El Congreso de la Unión se encuentra en el centro de la controversia tras autorizar que el diputado Sergio Mayer abandone sus responsabilidades legislativas para integrarse a la sexta edición de "La Casa de los Famosos". La diputada Kenia López Rabadán, presidenta de la Mesa Directiva, aclaró que, aunque se aprobó la separación del cargo por tiempo indefinido, el protocolo de toma de protesta del suplente, Luis Morales Flores, todavía está pendiente. Rabadán subrayó que, legalmente, Mayer mantiene su investidura como legislador incluso bajo esta figura administrativa, lo que le permitirá retomar su puesto una vez concluida su participación en el programa de Telemundo.

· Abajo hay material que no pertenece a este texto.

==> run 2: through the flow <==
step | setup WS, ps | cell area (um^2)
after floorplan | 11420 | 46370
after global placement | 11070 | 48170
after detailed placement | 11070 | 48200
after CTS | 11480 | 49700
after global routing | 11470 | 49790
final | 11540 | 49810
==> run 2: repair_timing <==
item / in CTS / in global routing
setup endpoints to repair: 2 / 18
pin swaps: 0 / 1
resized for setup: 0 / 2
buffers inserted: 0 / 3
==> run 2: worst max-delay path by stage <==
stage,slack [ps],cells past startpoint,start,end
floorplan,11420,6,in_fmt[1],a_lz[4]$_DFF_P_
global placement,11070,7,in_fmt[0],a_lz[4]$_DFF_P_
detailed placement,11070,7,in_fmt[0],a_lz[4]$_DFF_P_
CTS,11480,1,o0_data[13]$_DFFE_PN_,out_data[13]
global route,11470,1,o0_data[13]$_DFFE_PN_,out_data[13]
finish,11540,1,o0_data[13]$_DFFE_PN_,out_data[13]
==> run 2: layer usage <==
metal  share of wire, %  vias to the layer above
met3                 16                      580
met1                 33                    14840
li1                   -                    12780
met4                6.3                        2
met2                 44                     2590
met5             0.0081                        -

La decisión de San Lázaro ha desatado un aluvión de críticas debido a la importancia de los temas que se debatirán en las próximas semanas, incluyendo la reforma electoral y la reducción de la jornada laboral a 40 horas. Aunque la normativa vigente permite este tipo de licencias sin goce de sueldo, diversos sectores de la opinión pública cuestionan la ética de priorizar un proyecto de entretenimiento sobre el mandato ciudadano. Por su parte, la institución asegura que la incorporación del suplente garantiza que no existan vacíos institucionales y que la Cuarta Circunscripción mantenga su representación y derecho al voto durante los debates cruciales del periodo.
El permiso obtenido por el legislador de Morena marca un precedente polémico sobre la compatibilidad entre el servicio público y el espectáculo masivo. Mientras las redes sociales exigen una separación definitiva del cargo, la ley mexicana protege la reincorporación del titular siempre que la Legislatura se mantenga vigente, lo cual está previsto hasta agosto de 2027. Por ahora, la operatividad del Congreso dependerá de que Morales Flores asuma formalmente el cargo para evitar que la silla de Mayer quede desierta en medio de una agenda legislativa que promete ser de las más intensas del año.